What is being asked: Among the entries below, tally each line containing "push"; respond with the total only.
START Supplied records
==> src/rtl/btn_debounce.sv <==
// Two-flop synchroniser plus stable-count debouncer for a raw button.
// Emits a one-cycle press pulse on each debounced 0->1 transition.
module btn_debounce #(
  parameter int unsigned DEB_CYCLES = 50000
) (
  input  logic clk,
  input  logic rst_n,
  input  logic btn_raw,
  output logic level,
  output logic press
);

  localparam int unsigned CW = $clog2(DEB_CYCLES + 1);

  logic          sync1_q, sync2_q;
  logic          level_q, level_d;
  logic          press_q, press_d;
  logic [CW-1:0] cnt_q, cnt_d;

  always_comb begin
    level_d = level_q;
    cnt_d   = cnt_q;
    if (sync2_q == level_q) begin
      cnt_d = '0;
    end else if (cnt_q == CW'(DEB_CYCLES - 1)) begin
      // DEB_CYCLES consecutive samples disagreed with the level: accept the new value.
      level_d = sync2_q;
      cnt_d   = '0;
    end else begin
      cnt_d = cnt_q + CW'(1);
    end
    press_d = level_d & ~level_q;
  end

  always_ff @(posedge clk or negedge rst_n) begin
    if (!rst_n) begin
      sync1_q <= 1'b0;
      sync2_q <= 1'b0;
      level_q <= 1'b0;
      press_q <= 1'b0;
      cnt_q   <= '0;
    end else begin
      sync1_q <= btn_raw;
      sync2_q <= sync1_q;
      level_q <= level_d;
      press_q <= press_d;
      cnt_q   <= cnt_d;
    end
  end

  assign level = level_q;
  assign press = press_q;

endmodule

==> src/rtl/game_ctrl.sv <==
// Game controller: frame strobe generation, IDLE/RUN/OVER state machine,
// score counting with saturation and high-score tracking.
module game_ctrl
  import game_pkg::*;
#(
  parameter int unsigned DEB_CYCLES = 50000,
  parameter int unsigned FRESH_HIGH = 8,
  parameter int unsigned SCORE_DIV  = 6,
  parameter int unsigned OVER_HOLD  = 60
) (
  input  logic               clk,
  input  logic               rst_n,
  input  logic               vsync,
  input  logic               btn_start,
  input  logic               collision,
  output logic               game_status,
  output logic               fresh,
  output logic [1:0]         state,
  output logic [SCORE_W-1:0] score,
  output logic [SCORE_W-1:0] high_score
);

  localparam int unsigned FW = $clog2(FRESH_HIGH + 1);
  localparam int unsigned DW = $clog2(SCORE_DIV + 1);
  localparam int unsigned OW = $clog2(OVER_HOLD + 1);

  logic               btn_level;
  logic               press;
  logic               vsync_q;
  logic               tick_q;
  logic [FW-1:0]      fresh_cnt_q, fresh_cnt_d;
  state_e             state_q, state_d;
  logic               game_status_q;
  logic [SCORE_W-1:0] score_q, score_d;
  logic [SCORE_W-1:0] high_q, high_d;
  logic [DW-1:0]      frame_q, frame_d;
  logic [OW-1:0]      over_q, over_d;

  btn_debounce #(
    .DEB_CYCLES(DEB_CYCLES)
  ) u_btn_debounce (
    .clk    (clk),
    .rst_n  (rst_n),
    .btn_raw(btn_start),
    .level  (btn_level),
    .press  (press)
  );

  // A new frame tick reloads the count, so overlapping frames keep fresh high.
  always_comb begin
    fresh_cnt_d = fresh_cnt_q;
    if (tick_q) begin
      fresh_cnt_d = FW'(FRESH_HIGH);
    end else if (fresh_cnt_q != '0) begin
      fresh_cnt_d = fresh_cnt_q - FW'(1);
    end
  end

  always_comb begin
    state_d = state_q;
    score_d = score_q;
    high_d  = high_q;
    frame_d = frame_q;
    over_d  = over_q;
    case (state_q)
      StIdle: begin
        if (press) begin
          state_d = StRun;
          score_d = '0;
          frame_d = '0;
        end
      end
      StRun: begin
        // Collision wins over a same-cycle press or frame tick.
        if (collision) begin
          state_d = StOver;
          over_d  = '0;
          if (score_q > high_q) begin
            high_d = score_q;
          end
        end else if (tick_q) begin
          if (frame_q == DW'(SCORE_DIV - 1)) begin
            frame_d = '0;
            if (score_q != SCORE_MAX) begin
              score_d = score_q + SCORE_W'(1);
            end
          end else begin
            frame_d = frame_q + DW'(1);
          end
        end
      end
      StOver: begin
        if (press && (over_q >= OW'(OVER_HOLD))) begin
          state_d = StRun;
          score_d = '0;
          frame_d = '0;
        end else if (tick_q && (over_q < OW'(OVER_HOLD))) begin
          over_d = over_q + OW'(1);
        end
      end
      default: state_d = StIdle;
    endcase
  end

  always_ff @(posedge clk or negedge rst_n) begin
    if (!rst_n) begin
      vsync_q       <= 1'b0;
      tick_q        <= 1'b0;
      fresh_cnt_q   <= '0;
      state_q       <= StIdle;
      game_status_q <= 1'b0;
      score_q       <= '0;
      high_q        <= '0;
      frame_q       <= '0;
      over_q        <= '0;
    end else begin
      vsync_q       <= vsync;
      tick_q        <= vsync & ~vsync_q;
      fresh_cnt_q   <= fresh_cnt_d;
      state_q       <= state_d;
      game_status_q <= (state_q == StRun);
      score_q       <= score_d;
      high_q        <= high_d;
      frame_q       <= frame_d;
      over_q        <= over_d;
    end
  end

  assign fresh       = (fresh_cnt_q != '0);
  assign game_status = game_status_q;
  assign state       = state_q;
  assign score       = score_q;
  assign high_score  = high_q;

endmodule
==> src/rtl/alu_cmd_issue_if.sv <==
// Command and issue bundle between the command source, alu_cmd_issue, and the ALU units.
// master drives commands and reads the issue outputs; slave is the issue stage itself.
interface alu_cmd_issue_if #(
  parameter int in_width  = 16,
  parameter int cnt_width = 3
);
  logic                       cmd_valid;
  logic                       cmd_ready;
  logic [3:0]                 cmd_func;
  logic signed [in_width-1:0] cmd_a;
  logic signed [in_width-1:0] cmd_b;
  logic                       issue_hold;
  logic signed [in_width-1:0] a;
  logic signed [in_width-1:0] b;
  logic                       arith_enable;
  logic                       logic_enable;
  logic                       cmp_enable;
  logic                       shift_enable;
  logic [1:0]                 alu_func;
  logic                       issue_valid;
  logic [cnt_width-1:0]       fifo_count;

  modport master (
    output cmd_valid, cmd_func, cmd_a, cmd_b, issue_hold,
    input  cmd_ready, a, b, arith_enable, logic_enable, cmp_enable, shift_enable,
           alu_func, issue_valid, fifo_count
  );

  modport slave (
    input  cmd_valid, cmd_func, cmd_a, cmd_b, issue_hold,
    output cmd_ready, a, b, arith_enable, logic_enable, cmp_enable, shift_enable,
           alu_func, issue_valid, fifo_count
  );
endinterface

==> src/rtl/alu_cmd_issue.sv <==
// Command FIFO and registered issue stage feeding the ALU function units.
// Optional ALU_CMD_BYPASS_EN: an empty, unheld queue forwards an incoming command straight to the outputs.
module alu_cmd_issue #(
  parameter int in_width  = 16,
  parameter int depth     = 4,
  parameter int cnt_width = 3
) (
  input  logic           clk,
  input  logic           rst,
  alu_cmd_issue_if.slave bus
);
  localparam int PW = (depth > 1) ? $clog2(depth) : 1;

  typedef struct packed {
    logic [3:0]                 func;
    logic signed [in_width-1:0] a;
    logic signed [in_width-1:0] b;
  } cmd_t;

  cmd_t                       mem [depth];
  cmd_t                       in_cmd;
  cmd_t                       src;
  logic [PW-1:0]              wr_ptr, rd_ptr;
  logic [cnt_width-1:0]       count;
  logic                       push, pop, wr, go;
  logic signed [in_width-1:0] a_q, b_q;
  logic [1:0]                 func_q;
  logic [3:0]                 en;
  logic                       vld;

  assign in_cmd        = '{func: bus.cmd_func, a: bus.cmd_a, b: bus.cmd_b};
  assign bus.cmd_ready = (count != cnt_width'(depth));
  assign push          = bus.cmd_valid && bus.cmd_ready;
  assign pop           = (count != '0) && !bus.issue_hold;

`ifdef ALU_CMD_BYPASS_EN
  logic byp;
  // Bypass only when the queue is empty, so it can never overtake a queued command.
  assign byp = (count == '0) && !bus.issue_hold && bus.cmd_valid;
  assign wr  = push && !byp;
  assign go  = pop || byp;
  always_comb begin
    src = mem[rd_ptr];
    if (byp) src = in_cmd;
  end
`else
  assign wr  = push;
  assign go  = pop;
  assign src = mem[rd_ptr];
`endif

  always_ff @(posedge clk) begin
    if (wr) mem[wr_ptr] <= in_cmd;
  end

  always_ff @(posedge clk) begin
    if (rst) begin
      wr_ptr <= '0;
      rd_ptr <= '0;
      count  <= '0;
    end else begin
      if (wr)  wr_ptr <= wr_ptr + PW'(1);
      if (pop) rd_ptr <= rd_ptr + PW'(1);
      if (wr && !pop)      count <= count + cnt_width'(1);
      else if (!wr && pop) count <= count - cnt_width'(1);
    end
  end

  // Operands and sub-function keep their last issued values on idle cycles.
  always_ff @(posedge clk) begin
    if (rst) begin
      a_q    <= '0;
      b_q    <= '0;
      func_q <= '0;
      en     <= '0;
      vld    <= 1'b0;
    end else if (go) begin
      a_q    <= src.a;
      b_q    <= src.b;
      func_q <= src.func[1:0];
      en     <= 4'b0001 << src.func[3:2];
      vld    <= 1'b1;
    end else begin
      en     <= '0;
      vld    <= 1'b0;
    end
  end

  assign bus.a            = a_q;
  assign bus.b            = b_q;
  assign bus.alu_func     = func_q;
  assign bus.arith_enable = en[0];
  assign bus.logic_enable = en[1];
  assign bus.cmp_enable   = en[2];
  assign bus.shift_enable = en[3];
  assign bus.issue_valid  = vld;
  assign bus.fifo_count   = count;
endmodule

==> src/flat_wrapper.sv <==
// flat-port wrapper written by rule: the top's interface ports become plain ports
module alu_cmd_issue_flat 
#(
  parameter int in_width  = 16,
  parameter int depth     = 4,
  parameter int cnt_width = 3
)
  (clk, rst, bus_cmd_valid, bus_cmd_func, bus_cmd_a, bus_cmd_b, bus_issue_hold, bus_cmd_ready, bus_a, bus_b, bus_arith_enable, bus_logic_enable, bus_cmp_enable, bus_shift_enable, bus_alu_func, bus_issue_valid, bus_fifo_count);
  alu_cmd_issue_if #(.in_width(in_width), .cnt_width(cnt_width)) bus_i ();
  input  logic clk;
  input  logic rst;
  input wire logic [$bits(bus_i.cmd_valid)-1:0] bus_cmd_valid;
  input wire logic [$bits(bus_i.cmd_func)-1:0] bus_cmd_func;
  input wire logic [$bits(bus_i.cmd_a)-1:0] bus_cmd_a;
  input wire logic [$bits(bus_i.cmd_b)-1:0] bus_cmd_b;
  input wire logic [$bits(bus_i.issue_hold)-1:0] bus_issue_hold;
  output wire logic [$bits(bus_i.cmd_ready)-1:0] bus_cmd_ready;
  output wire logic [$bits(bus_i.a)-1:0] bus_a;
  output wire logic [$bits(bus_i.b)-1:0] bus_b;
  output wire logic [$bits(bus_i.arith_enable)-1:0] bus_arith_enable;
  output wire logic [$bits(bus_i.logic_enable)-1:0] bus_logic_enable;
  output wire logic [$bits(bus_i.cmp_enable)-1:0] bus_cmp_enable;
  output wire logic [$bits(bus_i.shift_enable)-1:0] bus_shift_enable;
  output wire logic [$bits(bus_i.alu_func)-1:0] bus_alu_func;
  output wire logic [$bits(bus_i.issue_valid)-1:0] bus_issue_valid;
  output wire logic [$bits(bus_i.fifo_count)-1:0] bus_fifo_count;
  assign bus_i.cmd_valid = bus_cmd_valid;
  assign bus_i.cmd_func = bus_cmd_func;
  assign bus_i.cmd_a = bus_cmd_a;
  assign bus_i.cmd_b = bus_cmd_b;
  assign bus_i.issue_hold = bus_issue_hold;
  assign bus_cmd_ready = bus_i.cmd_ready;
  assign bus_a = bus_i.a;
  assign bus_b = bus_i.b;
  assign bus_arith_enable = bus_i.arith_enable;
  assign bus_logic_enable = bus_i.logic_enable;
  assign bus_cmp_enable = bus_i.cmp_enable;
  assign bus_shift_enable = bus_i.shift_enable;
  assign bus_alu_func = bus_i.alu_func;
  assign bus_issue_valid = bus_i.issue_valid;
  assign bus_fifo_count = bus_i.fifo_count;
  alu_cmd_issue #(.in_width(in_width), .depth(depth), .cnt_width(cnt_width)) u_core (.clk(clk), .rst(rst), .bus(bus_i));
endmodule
END Supplied records
Task solution: 4